Flip. It's easy. You mean you can't??? I don't get it.
(but I'm ADHD. Oh. Right. We might be a fair portion of the population, but not "everybody" is)
I mean, I could, until I developed a hearing problem and now I can't hear anything!
Multiple theories here - I've read all of them somewhere over the years (different sources), and have seen all of them at work at one time or another...
1) Self-stimulation. I don't know about Aspies, but ADHDers need extreme stimulant - max Concerta doesn't even come close. Combine medications, caffeine, and adrenalin... and maybe we're getting close. How do you get the adrenalin going? either high risk behavior, or complex mental challenges. (so take your pick - would you rather he was listening to 3 things at once, or playing chicken on the highway?)
2) Self-protection. When you've been bullied all your life, you get really good at hearing what's being whispered at the back corner of the classroom - while the teacher is talking (and trying to be heard over the classroom radio playing background music). Do it long enough, and it not only seems normal - anything else no longer seems normal, so you re-create normal.

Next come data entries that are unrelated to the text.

File: config.mk
export PLATFORM = sky130hd
export DESIGN_NAME = wb128_inst_responder
export DESIGN_NICKNAME = d
export VERILOG_FILES = /design/src/rtl/wb128_pkg.sv /design/src/rtl/rdy_delay_counter.sv /design/src/rtl/wb128_inst_responder.sv
export SDC_FILE = /design/constraint.sdc
export NUM_CORES = 1
export LEC_CHECK = 0
export BUFFER_PORTS_ARGS = -buffer_cell sky130_fd_sc_hd__buf_2
export CAP_MARGIN = 30
export CORE_AREA = 2 2 202 204
export CTS_BUF_LIST = sky130_fd_sc_hd__clkbuf_4 sky130_fd_sc_hd__clkbuf_8 sky130_fd_sc_hd__clkbuf_16
export CTS_CLUSTER_DIAMETER = 30
export DETAILED_ROUTE_END_ITERATION = 10
export DIE_AREA = 0 0 204 206
export PLACE_DENSITY = 0.52
export SETUP_SLACK_MARGIN = 0.02
export SYNTH_ARGS = -nofsm -noshare
export SYNTH_HDL_FRONTEND = slang
export SYNTH_SLANG_ARGS = --single-unit
File: constraint.sdc
create_clock -name i_clk -period 11.6 [get_ports i_clk]
set_clock_uncertainty 0.1 [all_clocks]
set_input_delay 1.16 -clock i_clk [delete_from_list [all_inputs] [get_ports i_clk]]
set_output_delay 1.16 -clock i_clk [all_outputs]
set_load 0.05 [all_outputs]
File: src/rtl/wb128_pkg.sv
// Shared constants, request bundle and termination-state type for the 128-bit
// Wishbone instruction responder.
package wb128_pkg;

   localparam int unsigned WB_DW = 128;
   localparam int unsigned WB_AW = 32;
   localparam int unsigned WB_SW = WB_DW / 8;

   localparam logic [31:0] FILL_WORD_DEFAULT = 32'hF0081003;

   typedef struct packed {
      logic [WB_AW-1:0] adr;
      logic [WB_SW-1:0] sel;
      logic             we;
      logic [WB_DW-1:0] dat;
   } wb_req_t;

   typedef enum logic [1:0] {
      TermIdle,
      TermAck,
      TermErr
   } term_state_e;

   // Read beat: the instruction sits in lane 0, filler occupies lanes 1-3.
   function automatic logic [WB_DW-1:0] read_beat(input logic [31:0] fill,
                                                   input logic [31:0] lane0);
      return {fill, fill, fill, lane0};
   endfunction

endpackage

File: src/rtl/rdy_delay_counter.sv
// Raises system_rdy on the RDY_DELAY-th clock edge after reset release and
// holds it until the next reset.
module rdy_delay_counter
   import wb128_pkg::*;
#(
   parameter int unsigned RDY_DELAY = 10
) (
   input  logic clk,
   input  logic rst,
   output logic system_rdy
);

   localparam logic [7:0] LAST_COUNT = 8'(RDY_DELAY - 1);

   logic [7:0] count_q, count_d;
   logic       rdy_q, rdy_d;

   always_comb begin
      count_d = count_q;
      rdy_d   = rdy_q;
      if (!rdy_q) begin
         count_d = count_q + 8'd1;
         if (count_q == LAST_COUNT) begin
            rdy_d = 1'b1;
         end
      end
   end

   always_ff @(posedge clk or posedge rst) begin
      if (rst) begin
         count_q <= 8'd0;
         rdy_q   <= 1'b0;
      end else begin
         count_q <= count_d;
         rdy_q   <= rdy_d;
      end
   end

   assign system_rdy = rdy_q;

endmodule

File: src/rtl/wb128_inst_responder.sv
// Wishbone B3 slave standing in for system memory: serves one held instruction
// per read, captures writes for a monitor and drives the core's side-band inputs.
module wb128_inst_responder
   import wb128_pkg::*;
#(
   parameter logic [31:0] FILL_WORD = FILL_WORD_DEFAULT,
   parameter int unsigned RDY_DELAY = 10
) (
   input  logic             i_clk,
   input  logic             i_rst,
   input  logic [31:0]      i_inst,
   input  logic             i_inst_valid,
   output logic             o_inst_ready,
   input  logic [WB_AW-1:0] i_wb_adr,
   input  logic [WB_SW-1:0] i_wb_sel,
   input  logic             i_wb_we,
   input  logic [WB_DW-1:0] i_wb_dat,
   output logic [WB_DW-1:0] o_wb_dat,
   input  logic             i_wb_cyc,
   input  logic             i_wb_stb,
   output logic             o_wb_ack,
   output logic             o_wb_err,
   output logic             o_wr_valid,
   output logic [WB_AW-1:0] o_wr_adr,
   output logic [WB_SW-1:0] o_wr_sel,
   output logic [WB_DW-1:0] o_wr_dat,
   output logic             o_irq,
   output logic             o_firq,
   output logic             o_system_rdy
);

   wb_req_t bus;

   term_state_e      state_q, state_d;
   logic             inst_ready_q, inst_ready_d;
   logic [31:0]      inst_q, inst_d;
   logic [WB_DW-1:0] rd_dat_q, rd_dat_d;
   logic             wr_valid_q, wr_valid_d;
   logic [WB_AW-1:0] wr_adr_q, wr_adr_d;
   logic [WB_SW-1:0] wr_sel_q, wr_sel_d;
   logic [WB_DW-1:0] wr_dat_q, wr_dat_d;
   logic             irq_q, firq_q;

   logic full;
   logic req;
   logic inst_load;

   assign bus = '{adr: i_wb_adr, sel: i_wb_sel, we: i_wb_we, dat: i_wb_dat};

   assign full      = ~inst_ready_q;
   // A termination in flight masks the bus, so a held stb re-requests only after it drops.
   assign req       = i_wb_cyc & i_wb_stb & (state_q == TermIdle);
   assign inst_load = i_inst_valid & inst_ready_q;

   always_comb begin
      state_d      = TermIdle;
      inst_ready_d = inst_ready_q;
      inst_d       = inst_q;
      rd_dat_d     = rd_dat_q;
      wr_valid_d   = 1'b0;
      wr_adr_d     = wr_adr_q;
      wr_sel_d     = wr_sel_q;
      wr_dat_d     = wr_dat_q;

      if (inst_load) begin
         inst_d       = i_inst;
         inst_ready_d = 1'b0;
      end

      if (req) begin
         if (bus.sel == '0) begin
            state_d = TermErr;
         end else begin
            state_d = TermAck;
            if (bus.we) begin
               wr_valid_d = 1'b1;
               wr_adr_d   = bus.adr;
               wr_sel_d   = bus.sel;
               wr_dat_d   = bus.dat;
            end else begin
               rd_dat_d = read_beat(FILL_WORD, full ? inst_q : FILL_WORD);
               // Consume only when full; a load can only happen when empty.
               if (full) begin
                  inst_ready_d = 1'b1;
               end
            end
         end
      end
   end

   always_ff @(posedge i_clk or posedge i_rst) begin
      if (i_rst) begin
         state_q      <= TermIdle;
         inst_ready_q <= 1'b1;
         inst_q       <= 32'd0;
         rd_dat_q     <= {4{FILL_WORD}};
         wr_valid_q   <= 1'b0;
         wr_adr_q     <= '0;
         wr_sel_q     <= '0;
         wr_dat_q     <= '0;
         irq_q        <= 1'b0;
         firq_q       <= 1'b0;
      end else begin
         state_q      <= state_d;
         inst_ready_q <= inst_ready_d;
         inst_q       <= inst_d;
         rd_dat_q     <= rd_dat_d;
         wr_valid_q   <= wr_valid_d;
         wr_adr_q     <= wr_adr_d;
         wr_sel_q     <= wr_sel_d;
         wr_dat_q     <= wr_dat_d;
         irq_q        <= 1'b0;
         firq_q       <= 1'b0;
      end
   end

   rdy_delay_counter #(
      .RDY_DELAY(RDY_DELAY)
   ) u_rdy_delay_counter (
      .clk       (i_clk),
      .rst       (i_rst),
      .system_rdy(o_system_rdy)
   );

   assign o_inst_ready = inst_ready_q;
   assign o_wb_ack     = (state_q == TermAck);
   assign o_wb_err     = (state_q == TermErr);
   assign o_wb_dat     = rd_dat_q;
   assign o_wr_valid   = wr_valid_q;
   assign o_wr_adr     = wr_adr_q;
   assign o_wr_sel     = wr_sel_q;
   assign o_wr_dat     = wr_dat_q;
   assign o_irq        = irq_q;
   assign o_firq       = firq_q;

endmodule

==> results by group, run 1 <==
Synthesis
  • Top-area cell type share of the netlist area: 57.8%
  • Count of synthesis-stage warnings from yosys: 0
  • Main area contributors after synthesis: sky130_fd_sc_hd__dfrtp_1 58%, sky130_fd_sc_hd__mux2_2 23%, sky130_fd_sc_hd__buf_4 7.0%
  • Main combinational cell family by area after synthesis: multiplexers
  • Synthesis-stage register bit count: 253
  • Async set-reset flop share out of synthesis: 100%
  • Fraction of the mapped netlist area in adder cells: 0.237%
  • Multiplexer fraction of the synthesized cell area: 25.3%
  • Cell variety after synth: 32
  • Sequential fraction of the synthesis area: 60.0%
  • Synthesized area per cell: 14.9 µm²
  • Share of the synthesized netlist area taken by xor and xnor gates: 0.580%
  • Synth Cell Area: 10,600 µm²
  • Number of enable-type register cells in the synthesized netlist: 0
  • Simple logic cell fraction of the synthesized area: 3.21%
  • Number of instances in the synthesized netlist: 707
  • Post-synthesis compound-gate area fraction: 1.02%
  • Synth Flop Type: sky130_fd_sc_hd__dfrtp_1
  • Library cell occupying the most area in the post-synthesis netlist: sky130_fd_sc_hd__dfrtp_1

STA
  • Sum of negative setup slack: 0 ns
  • Hold Fails Final Rpt: 0
  • Unrepaired setup endpoints after global routing: no
  • Final critical delay including setup and external delays: 3.23 ns
  • Number of failing setup endpoints in the final timing report: 0
  • Final Max Tran Viols: 0
  • Final Cycle Share: 27.8%
  • Highest attainable clock frequency: 310 MHz
  • Max-slew headroom at the worst pin: 39.0%
  • Transition time of the tightest slew-check pin: 0.916 ns

Cells and area
  • Multi-input logic area: 3570 µm²
  • Filler cells: 3,897
  • Area Overhead vs Synth: 47.0%
  • Commonest cells after routing, fill and taps aside: 426 x sky130_fd_sc_hd__buf_2, 244 x sky130_fd_sc_hd__dfrtp_1, 219 x sky130_fd_sc_hd__mux2_2
  • Proportion of layout cells with a drive suffix above 1: 65.5%
  • Nets@finish: 1,400
  • Area of all placed cells without fillers: 15,500 µm²
  • Combined flip-flop and latch cell area: 6340 µm²
  • Most common cell after layout, fill and taps aside: sky130_fd_sc_hd__buf_2

Worst setup path
  • Buffers & Inverters on Critical Path: 1
  • Worst Path Class, Setup: reg2out
  • Data required, critical path: 10.34 ns
  • Setup crit end kind: primary output
  • Setup slack of the worst register-to-register path: 8.61 ns
  • Cell chain of the critical path: buf_2
  • Delay-heaviest family, CP: flip-flops
  • Worst path arrival time: 1.97 ns
  • Highest fanout seen on the critical path: 35
  • Cell count along the critical path: 1
  • CP peak stage delay: 1.00 ns
  • FF-to-FF Start: state_q[1]
  • R2R cell count: 7
  • First element of the critical path: o_inst_ready
  • Reg-to-Reg End: o_wr_dat[67]
  • Timing endpoint of the critical path: o_inst_ready
  • Startpoint types: register
  • Critical path's slowest cell: sky130_fd_sc_hd__dfstp_2

Pwr
  • Switching portion of total power: 35.5%
  • Power share of the combinational group: 27.1%
  • Power density cells: 292 nW/µm²
  • Sequential share of power: 26.5%
  • Internal cell power: 2.92 mW
  • Max VDD drop: 0.000144 V
  • Switching power: 1.61 mW
  • Reported leakage power: 7.63 nW
  • Relative contribution of the clock network to total power: 46.4%

Clocking
  • Hold-fix buffers, CTS: 0
  • Clock edge transition at the registers on the reported setup and hold paths: 0.04 ns
  • CTS H-Tree Depth: 3
  • Worst skew pair latency: 0.57 ns
  • Clock Sink Count: 253
  • Total clock buffers created by CTS: 75
  • TritonCTS clock tree: done
  • Resized cells post-CTS: 0
  • Buffer type at the clock tree root: sky130_fd_sc_hd__clkbuf_16
  • Count of buffers added by post-CTS timing repair for setup: 0
  • Clk buf depth: 3

Detailed routing
  • Post-detailed-route wirelength per cell: 15.6 µm
  • Total wire length: 27,800 µm
  • Violation count after the first detailed-route iteration: 212
  • Drt pass-1 iters: 4
  • Residual DRC count: 0
  • Via Count: 7,053
  • Detail Route Antenna Nets: 0
  • Vias per std cell: 3.97

Die
  • Core box area: 40,200 µm²
  • Starting density of the core: 26.3%
  • Die outline area: 42,000 µm²
  • Row cnt: 74
  • Height of the chip: 206 µm
  • I/O pin count: 525
  • Die boundary width: 204 µm

Global route
  • Antenna violations before repair: 2
  • Highest-utilization routing layer at the global route stage: met2
  • Fraction of met1 tracks used by global routing: 14.4%
  • Total gr overflow: 0
  • Met3 Usage GRT: 5.46%
  • Largest net degree at the start of global routing: 118
  • Overall track demand over capacity in global routing: 12.8%
  • Met2 track utilization from global routing: 21.1%
  • Global-route wire length before repair: 41,600 µm
  • Vias in the first global route: 7,339

Flow run
  • Max-cap violations: 0

Place
  • Placement-stage cell area: 12,800 µm²
  • Gp weighted congestion: 0.760
  • Detailed placement HPWL: 19,700 µm
  • Port Buf Inserts: 426

Worst hold path
  • Worst min path class: reg2reg

Outcome
  • Outcome: complete, no violations
==> worst min-delay path by stage <==
| stage | startpoint | end | slack (ns) | depth (start not counted) |
|---|---|---|---|---|
| finish | u_rdy_delay_counter.count_q[7] | u_rdy_delay_counter.count_q[7] | 0.38 | 1 |
| global route | u_rdy_delay_counter.count_q[7] | u_rdy_delay_counter.count_q[7] | 0.40 | 1 |
| CTS | u_rdy_delay_counter.count_q[7] | u_rdy_delay_counter.count_q[7] | 0.38 | 1 |
| floorplan | u_rdy_delay_counter.count_q[7] | u_rdy_delay_counter.count_q[7] | 0.35 | 1 |
| global placement | o_wr_dat[58] | o_wr_dat[58] | 0.36 | 1 |
| detailed placement | u_rdy_delay_counter.count_q[7] | u_rdy_delay_counter.count_q[7] | 0.37 | 1 |
==> cells in the mapped netlist (2+ instances only) <==
library cell                 n
sky130_fd_sc_hd__conb_1      2
sky130_fd_sc_hd__mux2_4     11
sky130_fd_sc_hd__nor2b_1    26
sky130_fd_sc_hd__mux2i_1     2
sky130_fd_sc_hd__nor4_1      4
sky130_fd_sc_hd__buf_2       6
sky130_fd_sc_hd__dfrtp_1   244
sky130_fd_sc_hd__mux2_1      2
sky130_fd_sc_hd__dfstp_2     9
sky130_fd_sc_hd__clkbuf_1    7
sky130_fd_sc_hd__buf_1       3
sky130_fd_sc_hd__o21ai_0     8
sky130_fd_sc_hd__buf_6      17
sky130_fd_sc_hd__buf_4      98
sky130_fd_sc_hd__xnor2_1     5
sky130_fd_sc_hd__mux2_2    219
sky130_fd_sc_hd__nand3_1     3
sky130_fd_sc_hd__nor2_1     13
sky130_fd_sc_hd__inv_1       3
sky130_fd_sc_hd__ha_1        2
sky130_fd_sc_hd__o31ai_1     8
sky130_fd_sc_hd__xor2_1      2
sky130_fd_sc_hd__nand2_1     4
==> metrics by stage <==
stage                     util (%)  hold slack, ns  worst slack (ns)  power, mW  instances
final                         38.6           0.376              8.37       4.53       1778
after global routing          38.6           0.398              8.22       4.73       1777
after CTS                     38.6           0.377              8.20       4.60       1776
after detailed placement      31.9           0.370              7.57       2.45       1638
after global placement        31.8           0.365              7.48       2.44       1637
after floorplan                  -           0.346              3.40       2.17        803
==> flip-flops by register name, summed over array words and instances (netlist names), 2 cells and up <==
name and count:
state_q 2, o_wr_adr 32, o_wr_sel 16, u_rdy_delay_counter.count_q 8, o_wr_dat 128, inst_q 32, o_wb_dat 32
==> power groups by stage <==
stage	sequential (mW)	clock [mW]	combinational (mW)
4_1_cts	1.21	2.15	1.24
3_3_place_gp	1.21	0	1.23
2_1_floorplan	1.83	0	0.337
5_1_grt	1.23	2.21	1.29
3_5_place_dp	1.22	0	1.24
6_report	1.20	2.10	1.23
==> routing by layer <==
layer / share of wire [%] / vias to the layer above
li1: - / 3233
met1: 39 / 3471
met2: 49 / 299
met3: 9.2 / 48
met4: 2.4 / 2
met5: 0.050 / -
==> cell type report <==
class                   instances  share of cell area [%]
flip-flops and latches        253                    40.8
multi-input cells             416                    23.0
diodes                          1                  0.0161
clock inverters                37                    3.46
inverters                       3                   0.121
repair buffers                435                    14.4
clock buffers                 101                    13.8
well taps                     532                    4.29
==> logic make-up after synthesis <==
kind of cell | after synthesis
AOI/OAI and AO/OA | 17
xor gates and xnor gates | 7
adders and majority gates | 2
buffers and inverters | 134
DFF | 253
muxes | 234
other | 2
and+or+nand+nor | 58
Power figures use the tool's default switching activity.
==> inputs of run 2 (changes only) <==
ABC_AREA = 1   (was not set)
CORE_AREA = 2 2 201 203   (was 2 2 202 204)
DIE_AREA = 0 0 203 205   (was 0 0 204 206)
PLACE_DENSITY = 0.54   (was 0.52)
clock period = 3.1 ns   (was 11.6 ns; I/O delays follow)
==> results by group, run 2 <==
STA
  • Unrepaired setup endpoints after global routing: no
  • Sum of negative setup slack: 0 ns (unchanged)
  • Final Max Tran Viols: 0 (unchanged)
  • Max-slew headroom at the worst pin: 55.0% (+16 points)
  • Highest attainable clock frequency: 411 MHz
  • Hold Fails Final Rpt: 0 (unchanged)
  • Final critical delay including setup and external delays: 2.43 ns
  • Number of failing setup endpoints in the final timing report: 0 (unchanged)
  • Final Cycle Share: 78.4%
  • Worst hold slack across all endpoints: 0.0649 ns (-0.311 ns)
  • Transition time of the tightest slew-check pin: 0.673 ns (-0.243 ns)

Synthesis
  • Top-area cell type share of the netlist area: 54.8% (-3.0 points)
  • Number of instances in the synthesized netlist: 1,202 (+70%)
  • Cell variety after synth: 23 (-28%)
  • Number of enable-type register cells in the synthesized netlist: 0 (unchanged)
  • Count of synthesis-stage warnings from yosys: 0 (unchanged)
  • Top-count cell post-synth: sky130_fd_sc_hd__nand2_1
  • Async set-reset flop share out of synthesis: 100% (unchanged)
  • Synthesized area per cell: 9.27 µm² (-38%)
  • Synthesis-stage register bit count: 253 (unchanged)
  • Main area contributors after synthesis: sky130_fd_sc_hd__dfrtp_1 55%, sky130_fd_sc_hd__nand2_1 15%, sky130_fd_sc_hd__nand4_1 12%
  • Synth Cell Area: 11,100 µm² (+5.5%)
  • Sequential fraction of the synthesis area: 56.9% (-3.1 points)
  • Library cell occupying the most area in the post-synthesis netlist: sky130_fd_sc_hd__dfrtp_1
  • Synth Flop Type: sky130_fd_sc_hd__dfrtp_1
  • Post-synth top cells: 445 x sky130_fd_sc_hd__nand2_1, 244 x sky130_fd_sc_hd__dfrtp_1, 211 x sky130_fd_sc_hd__nand4_1

Pwr
  • Internal cell power: 10.4 mW (+260%)
  • Power share of the combinational group: 26.3% (-0.8 points)
  • Relative contribution of the clock network to total power: 46.4% (about the same)
  • Max VDD drop: 0.000452 V (+210%)
  • Reported leakage power: 9.63 nW (+26%)
  • Switching portion of total power: 35.3% (-0.21 points)
  • Sequential share of power: 27.4% (+0.9 points)
  • Switching power: 5.66 mW (+250%)
  • Power density cells: 891 nW/µm² (+210%)

Place
  • Detailed placement HPWL: 24,500 µm (+24%)
  • Port Buf Inserts: 426 (unchanged)
  • Gp weighted congestion: 0.817 (+7.4%)
  • Placement-stage cell area: 13,400 µm² (+5.0%)

Detailed routing
  • Met2 routed WL: 19,000 µm (+39%)
  • Drt pass-1 iters: 5 (+1)
  • Post-detailed-route wirelength per cell: 16.0 µm (+2.0%)
  • Violation count after the first detailed-route iteration: 626 (+200%)
  • Vias per std cell: 4.45 (+12%)
  • Total wire length: 38,500 µm (+39%)
  • Met1 Wirelength: 15,800 µm (+45%)
  • Highest signal layer in the routed design: met5
  • Routed length on met3: 2720 µm (+6.7%)
  • Residual DRC count: 0 (unchanged)
  • Detail Route Antenna Nets: 0 (unchanged)
  • Via Count: 10,700 (+52%)

Global route
  • Largest net degree at the start of global routing: 122 (+3.4%)
  • Global-route wire length before repair: 59,200 µm (+42%)
  • Antenna violations before repair: 5 (+3)
  • Vias in the first global route: 10,900 (+49%)
  • Total gr overflow: 0 (unchanged)
  • Overall track demand over capacity in global routing: 17.9% (+5.0 points)

Worst setup path
  • Setup slack of the worst register-to-register path: 0.99 ns (-7.62 ns)
  • Worst path arrival time: 2.81 ns (+0.84 ns)
  • Startpoint types: primary input
  • CP peak stage delay: 0.54 ns (-0.46 ns)
  • Critical Path Most Common Cell: sky130_fd_sc_hd__nand2_1
  • R2R cell count: 6 (-1)
  • Highest fanout seen on the critical path: 121 (+250%)
  • Cell chain of the critical path: dlygate4sd3_1 -> buf_2 -> nor2_1 -> nand2_1 -> nor2_1 -> nand2_8 -> nand3_4 -> buf_12 -> nand2_1 -> nand2_1
  • Data required, critical path: 3.48 ns (-6.86 ns)
  • Reg-to-Reg End: o_wr_dat[57]
  • FF-to-FF Start: state_q[1]
  • Critical path's slowest cell: sky130_fd_sc_hd__dlygate4sd3_1
  • Setup crit end kind: register
  • Worst Path Class, Setup: in2reg

Clocking
  • Clock Sink Count: 253 (unchanged)
  • Count of buffers added by post-CTS timing repair for setup: 0 (unchanged)
  • Worst skew pair latency: 0.55 ns (-0.02 ns)
  • CTS H-Tree Depth: 3 (unchanged)
  • Clk buf depth: 3 (unchanged)
  • Buffer type at the clock tree root: sky130_fd_sc_hd__clkbuf_16
  • Total clock buffers created by CTS: 68 (-9.3%)
  • Hold-fix buffers, CTS: 210 (+210)
  • TritonCTS clock tree: done
  • Clock edge transition at the registers on the reported setup and hold paths: 0.04 ns (about the same)
  • Resized cells post-CTS: 0 (unchanged)

Die
  • Row cnt: 73 (-1.4%)
  • Die outline area: 41,600 µm² (-0.97%)
  • I/O pin count: 525 (unchanged)
  • Starting density of the core: 28.3% (+2.0 points)
  • Die boundary width: 203 µm (-0.49%)
  • Height of the chip: 205 µm (-0.49%)
  • Core box area: 39,400 µm² (-2.0%)

Worst hold path
  • Capture endpoint of the worst hold path: o_wr_dat[44]
  • Hold path depth: 3 (+2)
  • Hold Crit Start: i_wb_we
  • Worst min path class: in2reg

Cells and area
  • Area of all placed cells without fillers: 18,000 µm² (+16%)
  • Number of flip-flops in the largest register: 128 (unchanged)
  • Commonest cells after routing, fill and taps aside: 445 x sky130_fd_sc_hd__nand2_1, 425 x sky130_fd_sc_hd__buf_2, 244 x sky130_fd_sc_hd__dfrtp_1
  • Nets@finish: 2,049 (+46%)
  • Proportion of layout cells with a drive suffix above 1: 32.4% (-33 points)
  • Area Overhead vs Synth: 61.7%
  • Most common cell after layout, fill and taps aside: sky130_fd_sc_hd__nand2_1
  • Share of the core filled with cells: 45.7% (+7.1 points)

Outcome
  • Outcome: complete, no violations

Flow run
  • Max-cap violations: 0 (unchanged)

3) High-speed brain. As in - think of an engine revving at top speed - if it wasn't for certain safety mechanisms, the engine would fly apart. ADHD brains, when they get "in the groove" on a task (called hyper-focus), are running very high and very hot. The extra mental work of listening to multiple things is a bit like a flywheel - burns of some excess mental energy so things don't go flying apart.
I've done all 3 of the above AT THE SAME TIME.
Don't you DARE distract me or try and get my attention... I'm in another world, thank you. You can talk to me when my spaceship gets back.
Seriously? The rule shouldn't be "how many things do you have on". It should be - how effective are you being at the important task at this moment - even if the "important task" is a video game.
Teach them to recognize what they are doing, and to understand why they are doing it.
Then help them look at whether or not it is effective in this particular situation.
Harder - but just as important - is to then teach them to consider how it affects others. THIS factor shouldn't change whether or not they multi-task this way... but it may change where, when and/or how its done.